--- Records provided ---
This design comes from an exercise in tuning for small area, a short achievable clock period and few clock cycles on the open sky130 flow, not from production work. RTL that was checked went through simulation tests only; none was proved equivalent to the original.

==> zinc <==
==> flow/design.v <==
module crc_engine (
    input  wire        clk,
    input  wire        rst_n,
    input  wire        start,
    input  wire [6:0]  cfg_width,        
    input  wire [63:0] cfg_poly,         
    input  wire [63:0] cfg_init,
    input  wire [63:0] cfg_xorout,
    input  wire        cfg_refin,
    input  wire        cfg_refout,
    input  wire [3:0]  cfg_prefix_len,   
    input  wire [63:0] cfg_prefix,
    input  wire [3:0]  cfg_suffix_len,   
    input  wire [63:0] cfg_suffix,
    input  wire        in_valid,
    input  wire [7:0]  in_data,
    input  wire        in_last,
    output reg         in_ready,
    output reg         busy,
    output reg         done,
    output reg  [63:0] result
);
    localparam [2:0] S_IDLE = 3'd0,
                     S_AL1  = 3'd1,
                     S_AL2  = 3'd2,
                     S_RUN  = 3'd3,
                     S_OUT  = 3'd4;
    reg [2:0]  state;
    reg [3:0]  pre_left;     
    reg [3:0]  suf_left;     
    reg        got_last;     
    reg        data_done;    
    reg [7:0]  hb;           
    reg        hb_v;
    reg        hb_l;
    reg [7:0]  fr;           
    reg        use_hb;       
    reg [63:0] crc;          
    reg [63:0] poly;         
    reg [5:0]  rot;          
    reg        refin;
    reg        refout;
    reg [63:0] xorout;
    reg [63:0] prefix;
    reg [63:0] suffix;
    function [63:0] rev64(input [63:0] v);
        integer n;
        begin
            for (n = 0; n < 64; n = n + 1)
                rev64[n] = v[63 - n];
        end
    endfunction
    function [7:0] rev8(input [7:0] v);
        integer n;
        begin
            for (n = 0; n < 8; n = n + 1)
                rev8[n] = v[7 - n];
        end
    endfunction
    wire run     = (state == S_RUN);
    wire pre_ph  = (pre_left != 4'd0);
    wire dat_ph  = !pre_ph && !data_done;
    wire suf_ph  = !pre_ph && data_done;
    wire step    = run && (pre_ph || suf_ph || hb_v);
    wire is_last = dat_ph ? (hb_l && suf_left == 4'd0) : (suf_ph && suf_left == 4'd1);
    wire take    = in_valid && in_ready;
    reg  [63:0] rot_in;
    reg  [5:0]  rot_amt;
    always @* begin
        rot_amt = rot;
        if (state == S_AL1)
            rot_in = poly;
        else if (state == S_AL2)
            rot_in = crc;
        else if (refout) begin
            rot_in  = crc;
            rot_amt = 6'd0;
        end else
            rot_in = rev64(crc);
    end
    reg  [63:0] rot_out;
    integer r;
    always @* begin
        rot_out = rot_in;
        for (r = 0; r < 6; r = r + 1)
            if (rot_amt[r])
                rot_out = (rot_out >> (1 << r)) | (rot_out << (64 - (1 << r)));
    end
    wire [7:0] feed = use_hb ? hb : fr;
    reg [7:1]  mc;
    function [7:1] mcoef(input [63:57] ptop);
        integer d, e;
        reg [7:0] m;
        begin
            m[0] = 1'b1;
            for (d = 1; d < 8; d = d + 1) begin
                m[d] = 1'b0;
                for (e = 1; e <= d; e = e + 1)
                    m[d] = m[d] ^ (ptop[64 - e] & m[d - e]);
            end
            mcoef = m[7:1];
        end
    endfunction
    wire [7:0] t = crc[63:56] ^ feed;
    reg  [7:0] fbv;
    reg [63:0] crc_next;
    integer i, j;
    always @* begin
        for (i = 0; i < 8; i = i + 1) begin
            fbv[i] = t[i];
            for (j = i + 1; j < 8; j = j + 1)
                fbv[i] = fbv[i] ^ (mc[j - i] & t[j]);
        end
        crc_next = crc << 8;
        for (i = 0; i < 8; i = i + 1)
            crc_next = crc_next ^ ({64{fbv[i]}} & (poly << i));
    end
    reg [2:0] state_n;
    reg [3:0] pre_n, suf_n;
    reg       hb_v_n, got_last_n, data_done_n;
    always @* begin
        state_n     = state;
        pre_n       = pre_left;
        suf_n       = suf_left;
        hb_v_n      = hb_v;
        got_last_n  = got_last;
        data_done_n = data_done;
        if (!busy) begin
            state_n     = start ? S_AL1 : S_IDLE;
            pre_n       = cfg_prefix_len;
            suf_n       = cfg_suffix_len;
            hb_v_n      = 1'b0;
            got_last_n  = 1'b0;
            data_done_n = 1'b0;
        end else begin
            if (state == S_AL1)
                state_n = S_AL2;
            if (state == S_AL2)
                state_n = S_RUN;
            if (step) begin
                if (is_last)
                    state_n = S_OUT;
                if (pre_ph)
                    pre_n = pre_left - 4'd1;
                else if (dat_ph) begin
                    hb_v_n = 1'b0;
                    if (hb_l)
                        data_done_n = 1'b1;
                end else
                    suf_n = suf_left - 4'd1;
            end
            if (take) begin
                hb_v_n     = 1'b1;
                got_last_n = in_last;
            end
        end
        if (!rst_n)
            state_n = S_IDLE;
    end
    wire busy_n = (state_n == S_AL1) || (state_n == S_AL2) || (state_n == S_RUN);
    wire pre_ph_n = (pre_n != 4'd0);
    always @(posedge clk) begin
        result   <= rev64(rot_out) ^ xorout;
        done     <= rst_n && (state == S_OUT);
        state     <= state_n;
        busy      <= busy_n;
        in_ready  <= busy_n && !got_last_n && !(hb_v_n && (pre_ph_n || state_n != S_RUN));
        use_hb    <= !pre_ph_n && !data_done_n;
        pre_left  <= pre_n;
        suf_left  <= suf_n;
        hb_v      <= hb_v_n;
        got_last  <= got_last_n;
        data_done <= data_done_n;
        if (pre_n != 4'd0)
            fr <= refin ? rev8(prefix[(pre_n - 4'd1) * 8 +: 8]) : prefix[(pre_n - 4'd1) * 8 +: 8];
        else
            fr <= refin ? rev8(suffix[(suf_n - 4'd1) * 8 +: 8]) : suffix[(suf_n - 4'd1) * 8 +: 8];
        mc <= mcoef(poly[63:57]);
        if (!busy) begin
            rot    <= cfg_width[5:0];
            refin  <= cfg_refin;
            refout <= cfg_refout;
            poly   <= cfg_poly;
            crc    <= cfg_init;
            xorout <= cfg_xorout;
            prefix <= cfg_prefix;
            suffix <= cfg_suffix;
        end else begin
            if (state == S_AL1)
                poly <= rot_out;
            if (state == S_AL2)
                crc <= rot_out;
            if (step)
                crc <= crc_next;
            if (take) begin
                hb   <= refin ? rev8(in_data) : in_data;
                hb_l <= in_last;
            end
        end
    end
endmodule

--- What the exercise asks ---
I need each line from the listing where the word "step" occurs.

--- Exercise answer ---
    wire step    = run && (pre_ph || suf_ph || hb_v);
            if (step) begin
            if (step)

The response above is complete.